At the start of the 20th century, the United States Department of Agriculture began to establish breeding farms for research, to preserve American horse breeds, and to develop horses for military and agricultural purposes. However, after the end of World War I, the increased use of mechanized transportation resulted in a decline in the horse populations, with a 1926 report noting horse prices were the lowest they had been in 60 years. Horse numbers rebounded in the 1960s, as horses came to be used for recreational purposes.

==Statistics==
In 1912, Russia held the most horses in the world, with the U.S. having the second-highest number. There were an estimated 20 million horses in March 1915 in the United States. But as increased mechanization reduced the need for horses as working animals, populations declined. A USDA census in 1959 showed the horse population had dropped to 4.5 million. Numbers began to rebound somewhat, and by 1968 there were about 7 million horses, mostly used for riding. In 2023, there were about 6.65 million horses.
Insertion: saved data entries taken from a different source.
### src/ckgr_pkg.sv
// shared constants and types of the clock generator control/id register block
package ckgr_pkg;
  localparam logic [6:0] DEV_ADDR = 7'h69;
  localparam logic [3:0] REG_CTRL_IDX = 4'h6;
  localparam logic [3:0] REG_ID_IDX = 4'h7;
  localparam logic [3:0] REG_READBACK_IDX = 4'h5;
  localparam logic [3:0] LAST_REG_IDX = 4'h7;
  localparam logic [7:0] BLOCK_COUNT = 8'h08;
  localparam logic [7:0] FILL_BYTE = 8'hFF;
  localparam int CTRL_REF_BIT = 7;
  localparam int CTRL_CLK2_BIT = 6;
  localparam int CTRL_TOGGLE_BIT = 0;
  localparam logic CTRL_RESET_BIT = 1'b0;
  localparam logic [1:0] STRAP_WAIT = 2'h3;
  localparam int SYNC_W = 11;

  typedef enum logic [2:0] {
    ST_IDLE, ST_ADDR, ST_ADDR_ACK, ST_WRX, ST_WR_ACK, ST_RD, ST_RD_HACK
  } ckgr_state_e;

  // synchronised pin levels
  typedef struct packed {
    logic scl;
    logic sda;
    logic proc_halt_n;
    logic pci_halt_n;
    logic mem_halt_n;
    logic mobile_mode;
    logic graphics_rate_select;
    logic [3:0] freq_select_pins;
  } ckgr_pins_s;
endpackage

### src/ckgr_regs.sv
// serial-bus control and identification registers of the clock generator
`timescale 1ns/1ns
`default_nettype none
module ckgr_regs import ckgr_pkg::*; #(
  // value is arbitrary, stands for the maker code
  parameter logic [7:0] MAKER_ID = 8'h5A
) (
  // clock and reset
  input wire logic mclk,
  input wire logic sys_rst,
  // serial bus pins
  input wire logic scl,
  input wire logic sda_in,
  output logic sda_out,
  output logic sda_oe_n,
  // device pins
  input wire logic proc_halt_n,
  input wire logic pci_halt_n,
  input wire logic mem_halt_n,
  input wire logic mobile_mode,
  input wire logic graphics_rate_select,
  input wire logic [3:0] freq_select_pins,
  // clock control outputs
  output logic ref_drive_double,
  output logic [2:0] proc_clk_en,
  output logic graphics_rate_sel_eff,
  output logic [3:0] freq_select_latched
);
  typedef struct packed {
    ckgr_state_e st;
    logic [3:0] bitcnt;
    logic [7:0] shreg;
    logic rw;
    logic [3:0] widx;
    logic [3:0] ridx;
    logic [7:0] tx;
    logic sda_oe_n;
    logic ref2x;
    logic clk2free;
    logic agp_toggle;
    logic [1:0] strap_cnt;
    logic strapped;
    logic agp_latched;
    logic [3:0] fs_latched;
    logic [2:0] proc_en;
    logic agp_eff;
    logic scl_prev;
    logic sda_prev;
  } ckgr_state_s;

  ckgr_pins_s pin_s;
  ckgr_state_s s_reg, s_next;
  logic scl_rise, scl_fall, start_seen, stop_seen;
  logic [7:0] ctrl_byte;
  logic [7:0] rd_byte;
  logic [3:0] reg_idx;
  logic stop_proc;

  ckgr_sync u_sync (
    .mclk(mclk),
    .sys_rst(sys_rst),
    .async_in({scl, sda_in, proc_halt_n, pci_halt_n, mem_halt_n, mobile_mode,
               graphics_rate_select, freq_select_pins}),
    .sync_out(pin_s)
  );

  assign scl_rise = pin_s.scl & ~s_reg.scl_prev;
  assign scl_fall = ~pin_s.scl & s_reg.scl_prev;
  assign start_seen = pin_s.scl & s_reg.scl_prev & s_reg.sda_prev & ~pin_s.sda;
  assign stop_seen = pin_s.scl & s_reg.scl_prev & ~s_reg.sda_prev & pin_s.sda;

  assign ctrl_byte = {s_reg.ref2x, s_reg.clk2free, s_reg.agp_eff, pin_s.mobile_mode,
                      pin_s.proc_halt_n, pin_s.pci_halt_n, pin_s.mem_halt_n,
                      s_reg.agp_toggle};

  assign reg_idx = s_reg.ridx - 4'h1;
  always_comb begin
    rd_byte = 8'h00;
    if (s_reg.ridx == 4'h0) begin
      rd_byte = BLOCK_COUNT;
    end else if (s_reg.ridx > LAST_REG_IDX + 4'h1) begin
      rd_byte = FILL_BYTE;
    end else if (reg_idx == REG_CTRL_IDX) begin
      rd_byte = ctrl_byte;
    end else if (reg_idx == REG_ID_IDX) begin
      rd_byte = MAKER_ID;
    end else if (reg_idx == REG_READBACK_IDX) begin
      rd_byte = {s_reg.fs_latched, 4'h0};
    end
  end

  assign stop_proc = pin_s.mobile_mode & ~pin_s.proc_halt_n;

  always_comb begin
    s_next = s_reg;
    s_next.scl_prev = pin_s.scl;
    s_next.sda_prev = pin_s.sda;
    // straps caught once the synchroniser has settled after reset
    if (!s_reg.strapped) begin
      if (s_reg.strap_cnt == STRAP_WAIT) begin
        s_next.strapped = 1'b1;
        s_next.agp_latched = pin_s.graphics_rate_select;
        s_next.fs_latched = ~pin_s.freq_select_pins;
      end else begin
        s_next.strap_cnt = s_reg.strap_cnt + 2'h1;
      end
    end
    s_next.agp_eff = s_reg.agp_latched ^ s_reg.agp_toggle;
    s_next.proc_en[0] = ~stop_proc;
    s_next.proc_en[1] = ~stop_proc;
    s_next.proc_en[2] = ~stop_proc | s_reg.clk2free;

    if (stop_seen) begin
      s_next.st = ST_IDLE;
      s_next.sda_oe_n = 1'b1;
    end else if (start_seen) begin
      s_next.st = ST_ADDR;
      s_next.bitcnt = 4'h0;
      s_next.sda_oe_n = 1'b1;
    end else if (scl_rise) begin
      case (s_reg.st)
        ST_ADDR, ST_WRX: begin
          s_next.shreg = {s_reg.shreg[6:0], pin_s.sda};
          s_next.bitcnt = s_reg.bitcnt + 4'h1;
        end
        // host nack ends the read
        ST_RD_HACK: s_next.rw = ~pin_s.sda;
        default: s_next.bitcnt = s_reg.bitcnt;
      endcase
    end else if (scl_fall) begin
      case (s_reg.st)
        ST_ADDR: begin
          if (s_reg.bitcnt == 4'h8) begin
            if (s_reg.shreg[7:1] == DEV_ADDR) begin
              s_next.st = ST_ADDR_ACK;
              s_next.rw = s_reg.shreg[0];
              s_next.sda_oe_n = 1'b0;
            end else begin
              s_next.st = ST_IDLE;
            end
          end
        end
        ST_ADDR_ACK: begin
          s_next.bitcnt = 4'h0;
          s_next.widx = 4'h0;
          if (s_reg.rw) begin
            s_next.st = ST_RD;
            s_next.ridx = 4'h1;
            s_next.tx = {BLOCK_COUNT[6:0], 1'b0};
            s_next.bitcnt = 4'h1;
            s_next.sda_oe_n = BLOCK_COUNT[7];
          end else begin
            s_next.st = ST_WRX;
            s_next.sda_oe_n = 1'b1;
          end
        end
        ST_WRX: begin
          if (s_reg.bitcnt == 4'h8) begin
            if (s_reg.widx == 4'h2 + REG_CTRL_IDX) begin
              s_next.ref2x = s_reg.shreg[CTRL_REF_BIT];
              s_next.clk2free = s_reg.shreg[CTRL_CLK2_BIT];
              s_next.agp_toggle = s_reg.shreg[CTRL_TOGGLE_BIT];
            end
            if (s_reg.widx != 4'hF) begin
              s_next.widx = s_reg.widx + 4'h1;
            end
            s_next.st = ST_WR_ACK;
            s_next.sda_oe_n = 1'b0;
          end
        end
        ST_WR_ACK: begin
          s_next.st = ST_WRX;
          s_next.bitcnt = 4'h0;
          s_next.sda_oe_n = 1'b1;
        end
        ST_RD: begin
          if (s_reg.bitcnt == 4'h8) begin
            s_next.st = ST_RD_HACK;
            s_next.sda_oe_n = 1'b1;
          end else begin
            s_next.sda_oe_n = s_reg.tx[7];
            s_next.tx = {s_reg.tx[6:0], 1'b0};
            s_next.bitcnt = s_reg.bitcnt + 4'h1;
          end
        end
        ST_RD_HACK: begin
          if (s_reg.rw) begin
            s_next.st = ST_RD;
            s_next.tx = {rd_byte[6:0], 1'b0};
            s_next.sda_oe_n = rd_byte[7];
            s_next.bitcnt = 4'h1;
            if (s_reg.ridx != 4'hF) begin
              s_next.ridx = s_reg.ridx + 4'h1;
            end
          end else begin
            s_next.st = ST_IDLE;
          end
        end
        default: s_next.st = ST_IDLE;
      endcase
    end
  end

  always_ff @(posedge mclk) begin
    if (sys_rst) begin
      s_reg <= '0;
      s_reg.st <= ST_IDLE;
      s_reg.sda_oe_n <= 1'b1;
      s_reg.ref2x <= CTRL_RESET_BIT;
      s_reg.clk2free <= CTRL_RESET_BIT;
      s_reg.agp_toggle <= CTRL_RESET_BIT;
      s_reg.proc_en <= 3'h7;
      s_reg.scl_prev <= 1'b1;
      s_reg.sda_prev <= 1'b1;
    end else begin
      s_reg <= s_next;
    end
  end

  // open-drain: only ever pulls low
  always_ff @(posedge mclk) begin
    sda_out <= 1'b0;
  end

  assign sda_oe_n = s_reg.sda_oe_n;
  assign ref_drive_double = s_reg.ref2x;
  assign proc_clk_en = s_reg.proc_en;
  assign graphics_rate_sel_eff = s_reg.agp_eff;
  assign freq_select_latched = s_reg.fs_latched;
endmodule // ckgr_regs
`default_nettype wire

### src/ckgr_sync.sv
// two-flop synchroniser for every asynchronous input bit
`timescale 1ns/1ns
`default_nettype none
module ckgr_sync import ckgr_pkg::*; (
  // clock and reset
  input wire logic mclk,
  input wire logic sys_rst,
  // raw and synchronised levels
  input wire logic [SYNC_W-1:0] async_in,
  output logic [SYNC_W-1:0] sync_out
);
  logic [SYNC_W-1:0] meta_reg;

  genvar i;
  generate
    for (i = 0; i < SYNC_W; i++) begin : g_bit
      always_ff @(posedge mclk) begin
        if (sys_rst) begin
          meta_reg[i] <= 1'b1;
          sync_out[i] <= 1'b1;
        end else begin
          meta_reg[i] <= async_in[i];
          sync_out[i] <= meta_reg[i];
        end
      end
    end
  endgenerate
endmodule // ckgr_sync
`default_nettype wire
### config.mk
export PLATFORM = sky130hd
export DESIGN_NAME = ckgr_regs
export DESIGN_NICKNAME = d
export VERILOG_FILES = /design/src/ckgr_pkg.sv /design/src/ckgr_regs.sv /design/src/ckgr_sync.sv
export SDC_FILE = /design/constraint.sdc
export NUM_CORES = 1
export LEC_CHECK = 0
export BUFFER_PORTS_ARGS = -buffer_cell sky130_fd_sc_hd__buf_2
export CAP_MARGIN = 20
export CORE_MARGIN = 5
export CORE_UTILIZATION = 25
export DETAILED_ROUTE_END_ITERATION = 6
export PLACE_DENSITY_LB_ADDON = 0.05
export SYNTH_ARGS = -nofsm -noshare
export SYNTH_HDL_FRONTEND = slang
export SYNTH_SLANG_ARGS = --single-unit
### constraint.sdc
create_clock -name mclk -period 2.4 [get_ports mclk]
set_input_delay 0.48 -clock mclk [delete_from_list [all_inputs] [get_ports mclk]]
set_output_delay 0.48 -clock mclk [all_outputs]
set_load 0.01 [all_outputs]
==> results.toml <==
[final_layout]
fill_cells = 1503
largest_register_ffs = 37
layoutNonFillerInstCount = 598
syn_to_final_growth_pct = 15.0
diodes = 0
drive_gt1_frac = 0.215
utilization = 0.294
fin_nets = 439
final_area_sq_um = 4100

[placed_design]
place_area_sq_um = 3770
dpl_worst_slack_ps = 263
dp.cells = 582
hpwl_um = 6620
routabilityCongestion = 0.756
numPortBuffers = 22

[routing]
ant_nets = 0
drtIter0Drc = 103
firstDrtPassIters = 6
viasPerCell = 4.70
vias = 2808
wirelength_um = 9090
wl_per_cell_um = 15.2
drc = 0

[sta]
finalHoldViolCount = 0
timing.final.crit_share = 0.877
relSlewSlack = 0.545
slew_violations = 0
grt_setup_unrepaired = "false"
tightestPinTransition_ps = 680
tns_ps = 0
min_period_ps = 2100
setup_viol = 0
worst_hold_slack_ps = 318
max_freq_ghz = 0.475
layout_setup_ws_ps = 295
clock_skew_ps = 7.37

[synth]
synth-edff-count = 0
yosysUniqueCellTypes = 71
synth-async-reset-ratio = 0
synthCells = 400
synth_seq_cells = 70
syn-mean-instance-area_sq_um = 8.90
synthesis.nets = 426
ys_seq_area_frac = 0.394
synthFlopType = "dfxtp_1"
syn_area_sq_um = 3560
yosysWarningCount = 0

[floorplanning]
die_area_sq_um = 16700
die_w_um = 129
die_y_um = 129
pin_count = 24
num_rows = 43
coreArea_sq_um = 13900
start_util = 0.256

[power_and_ir_drop]
powerDensity_nw_per_um2 = 713
power_leakage_nw = 1.50
total_power_mw = 2.92
ir_worst_vdd_mv = 0.394

[critical_path]
arrival_ps = 2330
max_stage_delay_ps = 540
worst_r2r_path_depth = 6
cp-end-kind = "flop"
path_cells = "inv_1 -> ha_1 -> nor2b_1 -> o2bb2ai_2 -> a32oi_1 -> o41ai_1"
critPathRequiredTime_ps = 2620
path_class = "flop to flop"
slowest_stage = "dfxtp_1"
critical_path.max_fanout = 9
worst_setup_path_start_kind = "flop"

[hold_path]
hp-class = "input port to flop"
min_path_cells = 2

[grt]
grt_usage = 0.117
grt_pass1_vias = 2759
antenna_found_initial = 0
grt_pass1_wl_um = 15000
grt_overflow = 0
grt_max_degree = 30

[clocking]
clk_pin_slew_worst_paths_ps = 60
ctsRootBufferMaster = "clkbuf_16"
postCtsResizedCells = 0
cts-hold-fix-buffers = 0
tritoncts = "yes"
cts_setup_buffers = 0
numCtsBuffers = 9
h-tree-depth = 3
worstSkewPairLatency_ps = 340
cts.path.max_buffers = 2
clkSinkCount = 70

[job]
cap_violations = 0

[outcome]
status = "finished, final reports clean"
==> path summary, 6_finish.rpt <==
check	slack (ps)	endpoint	startpoint
hold reg to reg	400	freq_select_latched[3]	u_sync.sync_out[3]
hold / removal	320	u_sync.meta_reg[2]	freq_select_pins[2]
setup / recovery	300	s_reg[19]	s_reg[26]
setup reg to reg	300	s_reg[19]	s_reg[26]
==> worst max-delay path: cells and delay by family, from the launching register on <==
kind            cells  cell delay [ps]
flops               1              540
compound gates      3              660
fa+ha+maj           1              290
simple gates        1              350
buf+inv             1              140
==> per-layer routing <==
| metal | global-route usage | share of wire | vias to the layer above |
|---|---|---|---|
| li1 | - | - | 1438 |
| met1 | 0.156 | 0.48 | 1314 |
| met2 | 0.181 | 0.46 | 46 |
| met3 | 0.0305 | 0.036 | 10 |
| met4 | 0.0463 | 0.017 | 0 |
| met5 | 0 | 0 | - |
==> layout by cell type (no fill, tap or decap), drive strengths merged, types with 3 or more instances in the layout <==
cell and count:
and3b 5, mux2i 13, buf 32, nand4b 3
nor2b 4, o21bai 5, clkbuf 9, nand4 7
ha 13, nand2 26, nor3b 5, a21o 3
a311oi 4, or4 3, or3 4, nand3 5
a21oi 25, and3 4, nor3 8, o21ai 23
a31oi 5, dfxtp 70, nor2 38, nand4bb 3
nand3b 8, a211oi 4, xnor2 3, nand2b 3
inv 20, or2 27
==> cell usage after synthesis (all sizes together), types with 5 or more instances <==
cell,count,area share
a21oi,25,0.035
dfxtp,70,0.39
inv,17,0.018
nand4,7,0.012
clkbuf,14,0.026
o21ai,23,0.032
o21bai,5,0.011
nor2,38,0.043
ha,13,0.046
nand2,26,0.027
nand3,5,0.0084
nor3,8,0.013
a31oi,5,0.013
or2,27,0.047
mux2i,13,0.037
nand3b,8,0.020
nor3b,5,0.011
buf,16,0.031
and3b,5,0.013
==> cell type report <==
type / count / area [sq um] / share of cell area
multi-input combinational: 283 / 1890 / 0.462
sequential: 70 / 1400 / 0.342
clock buffer: 9 / 225 / 0.0550
tap: 180 / 225 / 0.0550
timing repair buffer: 32 / 185 / 0.0452
clock inverter: 7 / 103 / 0.0251
inverter: 17 / 63.8 / 0.0156
==> cells by family (layout without fill, tap and decap cells) <==
logic type / Yosys count / count (layout) / synth area share
AO/OA/AOI/OAI: 88 / 88 / 0.166
XOR/XNOR: 4 / 4 / 0.00984
adder cells (fa/ha/maj): 13 / 13 / 0.0457
buffers and inverters: 47 / 65 / 0.0752
flip-flops: 70 / 70 / 0.394
multiplexers: 13 / 13 / 0.0365
other: 1 / 1 / 0.00105
AND/OR/NAND/NOR: 164 / 164 / 0.272
==> power breakdown <==
| part | switching (mW) | internal (mW) | total, mW | leakage [nW] |
|---|---|---|---|---|
| Sequential | 0.0355 | 1.22 | 1.25 | 0.571 |
| Combinational | 0.100 | 0.0882 | 0.188 | 0.770 |
| Clock | 0.555 | 0.923 | 1.48 | 0.157 |
| Total | 0.691 | 2.23 | 2.92 | 1.50 |
Power figures use the tool's default switching activity.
In 2013, the Bureau of Land Management (BLM) estimated there were about 82,000 feral horses in the United States under the supervision of the BLM on federal lands in the west. Additional feral horse populations exist elsewhere in the United States, especially on several islands off the Atlantic coast, where the National Park Service oversees populations of the Banker horse in North Carolina, the Cumberland Island horse in Georgia, and the horses on the Maryland side of Assateague Island, home to the Chincoteague pony. In Canada, a similar Atlantic population is the Sable Island horse of Nova Scotia.